Saved data entries:
+--
--- config.mk ---
export PLATFORM = sky130hd
export DESIGN_NAME = ex2Stage
export DESIGN_NICKNAME = d
export VERILOG_FILES = /design/src/hdl/ex2Pkg.sv /design/src/hdl/ex2Writeback.sv /design/src/hdl/ex2HoldCtrl.sv /design/src/hdl/ex2Stage.sv
export VERILOG_INCLUDE_DIRS = /design/src /design/src/hdl
export SDC_FILE = /design/constraint.sdc
export NUM_CORES = 1
export LEC_CHECK = 0
export BUFFER_PORTS_ARGS = -buffer_cell sky130_fd_sc_hd__buf_2
export CORE_AREA = 10 10 313 315
export DETAILED_ROUTE_END_ITERATION = 12
export DIE_AREA = 0 0 323 325
export PLACE_DENSITY = 0.3
export SYNTH_ARGS = -nofsm -noshare
export SYNTH_HDL_FRONTEND = slang
export SYNTH_SLANG_ARGS = --single-unit
--- constraint.sdc ---
create_clock -name clock -period 5.47 [get_ports clock]
set_input_delay 1.094 -clock clock [delete_from_list [all_inputs] [get_ports clock]]
set_output_delay 1.094 -clock clock [all_outputs]
set_load 0.005 [all_outputs]
--- src/hdl/ex2_params.svh ---
/* Widths, register IDs and stall lengths for the EX2 stage.
   Included by each RTL file that needs them. */

`ifndef EX2_PARAMS_SVH
`define EX2_PARAMS_SVH

// Datapath widths
`define EX2_XLEN      64
`define EX2_TAGGED_W  66	// Value plus 2-bit tag
`define EX2_GPR_ID_W  6
`define EX2_CR_ID_W   5

// Micro-op fields
`define EX2_UCMD_W    8	// Predicate bits over a 6-bit command
`define EX2_UIXT_W    6

// Register IDs
`define EX2_GR_NONE   6'd0	// No GPR write
`define EX2_GR_DLR    6'd33
`define EX2_CR_NONE   5'd31	// No CR write
`define EX2_CR_KRR    5'd8	// Keyring register

// Hold cycles per operation class
`define EX2_HOLD_W     4
`define EX2_HOLD_SLEEP 4'd15
`define EX2_HOLD_MUL   4'd3
`define EX2_HOLD_MEM   4'd1	// Memory always waits one cycle
`define EX2_HOLD_MAX   4'd15	// Counter saturates here

`endif

--- src/hdl/ex2Pkg.sv ---
/* Shared enum types for the EX2 stage: micro-op commands, IXT sub-ops,
   predicate modes and L1 data status. Referenced by scoped name only. */

package ex2Pkg;

	// Micro-op command, low six bits of opUCmd
	typedef enum logic [5:0] {
		ucNop    = 6'h00,	// No operation
		ucOpIxt  = 6'h01,	// Extended op, sub-op in opUIxt
		ucMovMr  = 6'h02,	// Load, memory to register
		ucMovRm  = 6'h03,	// Store, register to memory
		ucAlu3   = 6'h04,	// Three-operand ALU
		ucUnary  = 6'h05,	// Single-operand ALU
		ucAluw3  = 6'h06,	// Packed word ALU
		ucAluCmp = 6'h07,	// Compare, status only
		ucMul3   = 6'h08,	// Multi-cycle multiply
		ucMulw3  = 6'h09,	// Word multiply
		ucFpu3   = 6'h0A,	// FPU op with GPR result
		ucFcmp   = 6'h0B,	// FPU compare
		ucBra    = 6'h0C	// Branch, resolved in EX1
	} uCmd;

	// IXT sub-ops
	typedef enum logic [5:0] {
		ixNop    = 6'h00,
		ixSleep  = 6'h01,	// Long fixed stall
		ixLdeKrr = 6'h02,	// Keyring load, tag checked
		ixLdeEnc = 6'h03	// Keyring encode into DLR
	} ixtOp;

	// Predicate mode, top two bits of opUCmd
	typedef enum logic [1:0] {
		predAlways  = 2'b00,
		predNever   = 2'b01,
		predIfTrue  = 2'b10,	// Run if T set
		predIfFalse = 2'b11	// Run if T clear
	} predMode;

	// L1 data port status, bit 1 means not ready
	typedef enum logic [1:0] {
		msOk    = 2'b01,
		msHold  = 2'b10,
		msFault = 2'b11
	} memStatus;

endpackage

--- src/hdl/ex2Writeback.sv ---
/* EX2 result selection: picks the GPR/CR destination and the new status
   register for the effective command. Purely combinational. */

`include "ex2_params.svh"

module ex2Writeback (
	input  ex2Pkg::uCmd                cmd,		// Effective command, nop when disabled
	input  ex2Pkg::ixtOp               ixt,		// Sub-op for opIxt
	input  logic [`EX2_GPR_ID_W-1:0]   regIdRm,		// Instruction destination
	input  logic [`EX2_GPR_ID_W-1:0]   regIdRn1,	// EX1 GPR destination
	input  logic [`EX2_XLEN-1:0]       regValRn1,
	input  logic [`EX2_CR_ID_W-1:0]    regIdCn1,	// EX1 CR destination
	input  logic [`EX2_XLEN-1:0]       regValCn1,
	input  logic [`EX2_TAGGED_W-1:0]   aluRes,		// ALU value and T/S tag
	input  logic [`EX2_XLEN-1:0]       mulRes,
	input  logic [`EX2_XLEN-1:0]       mulwRes,
	input  logic [`EX2_TAGGED_W-1:0]   krreRes,		// Keyring value and tag
	input  logic [`EX2_XLEN-1:0]       fpuRes,
	input  logic                       fpuSrT,		// FPU compare result
	input  logic [`EX2_XLEN-1:0]       memData,		// L1 load data
	input  logic [`EX2_XLEN-1:0]       srIn,		// Current status register
	output logic [`EX2_GPR_ID_W-1:0]   selIdRn,
	output logic [`EX2_XLEN-1:0]       selValRn,
	output logic [`EX2_CR_ID_W-1:0]    selIdCn,
	output logic [`EX2_XLEN-1:0]       selValCn,
	output logic [`EX2_XLEN-1:0]       selSr
);

	logic [1:0]              aluTag;		// New S/T from ALU
	logic [1:0]              krrTag;		// Keyring validity tag
	logic [`EX2_XLEN-1:0]    aluVal;
	logic [`EX2_XLEN-1:0]    krrVal;
	logic                    doAluSr;		// ALU status goes to SR

	assign aluVal = aluRes[`EX2_XLEN-1:0];
	assign aluTag = aluRes[`EX2_TAGGED_W-1:`EX2_XLEN];
	assign krrVal = krreRes[`EX2_XLEN-1:0];
	assign krrTag = krreRes[`EX2_TAGGED_W-1:`EX2_XLEN];

	always_comb begin
		// Pass EX1 results through unless the command claims the port
		selIdRn  = regIdRn1;
		selValRn = regValRn1;
		selIdCn  = regIdCn1;
		selValCn = regValCn1;
		selSr    = srIn;
		doAluSr  = 1'b0;

		case (cmd)
			ex2Pkg::ucAlu3, ex2Pkg::ucUnary, ex2Pkg::ucAluw3: begin
				selIdRn  = regIdRm;
				selValRn = aluVal;
				doAluSr  = 1'b1;
			end

			ex2Pkg::ucAluCmp: begin
				doAluSr = 1'b1;		// Status only, no GPR write
			end

			ex2Pkg::ucMul3: begin
				selIdRn  = regIdRm;
				selValRn = mulRes;
			end

			ex2Pkg::ucMulw3: begin
				selIdRn  = regIdRm;
				selValRn = mulwRes;
			end

			ex2Pkg::ucFpu3: begin
				selIdRn  = regIdRm;
				selValRn = fpuRes;
			end

			ex2Pkg::ucFcmp: begin
				selSr[0] = fpuSrT;		// T bit from FPU compare
			end

			ex2Pkg::ucMovMr: begin
				// Load result, valid once the L1 reports ok
				selIdRn  = regIdRm;
				selValRn = memData;
			end

			ex2Pkg::ucMovRm: begin
				// Store has nothing to write back here
			end

			ex2Pkg::ucOpIxt: begin
				case (ixt)
					ex2Pkg::ixLdeEnc: begin
						selIdRn  = `EX2_GR_DLR;	// Encoded key always lands in DLR
						selValRn = krrVal;
					end

					ex2Pkg::ixLdeKrr: begin
						if (krrTag == 2'b10) begin		// Only a valid key reaches KRR
							selIdCn  = `EX2_CR_KRR;
							selValCn = krrVal;
						end
					end

					default: begin
						// sleep and nop only affect hold
					end
				endcase
			end

			default: begin
				// nop, bra and unknown ops forward EX1
			end
		endcase

		if (doAluSr)
			selSr[1:0] = aluTag;	// S and T from ALU tag
	end

endmodule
+--
Using the entries above, repeat only the lines from the one containing "six bits of opUCmd" through the one containing "two bits of opUCmd", end lines included.

	// Micro-op command, low six bits of opUCmd
	typedef enum logic [5:0] {
		ucNop    = 6'h00,	// No operation
		ucOpIxt  = 6'h01,	// Extended op, sub-op in opUIxt
		ucMovMr  = 6'h02,	// Load, memory to register
		ucMovRm  = 6'h03,	// Store, register to memory
		ucAlu3   = 6'h04,	// Three-operand ALU
		ucUnary  = 6'h05,	// Single-operand ALU
		ucAluw3  = 6'h06,	// Packed word ALU
		ucAluCmp = 6'h07,	// Compare, status only
		ucMul3   = 6'h08,	// Multi-cycle multiply
		ucMulw3  = 6'h09,	// Word multiply
		ucFpu3   = 6'h0A,	// FPU op with GPR result
		ucFcmp   = 6'h0B,	// FPU compare
		ucBra    = 6'h0C	// Branch, resolved in EX1
	} uCmd;

	// IXT sub-ops
	typedef enum logic [5:0] {
		ixNop    = 6'h00,
		ixSleep  = 6'h01,	// Long fixed stall
		ixLdeKrr = 6'h02,	// Keyring load, tag checked
		ixLdeEnc = 6'h03	// Keyring encode into DLR
	} ixtOp;

	// Predicate mode, top two bits of opUCmd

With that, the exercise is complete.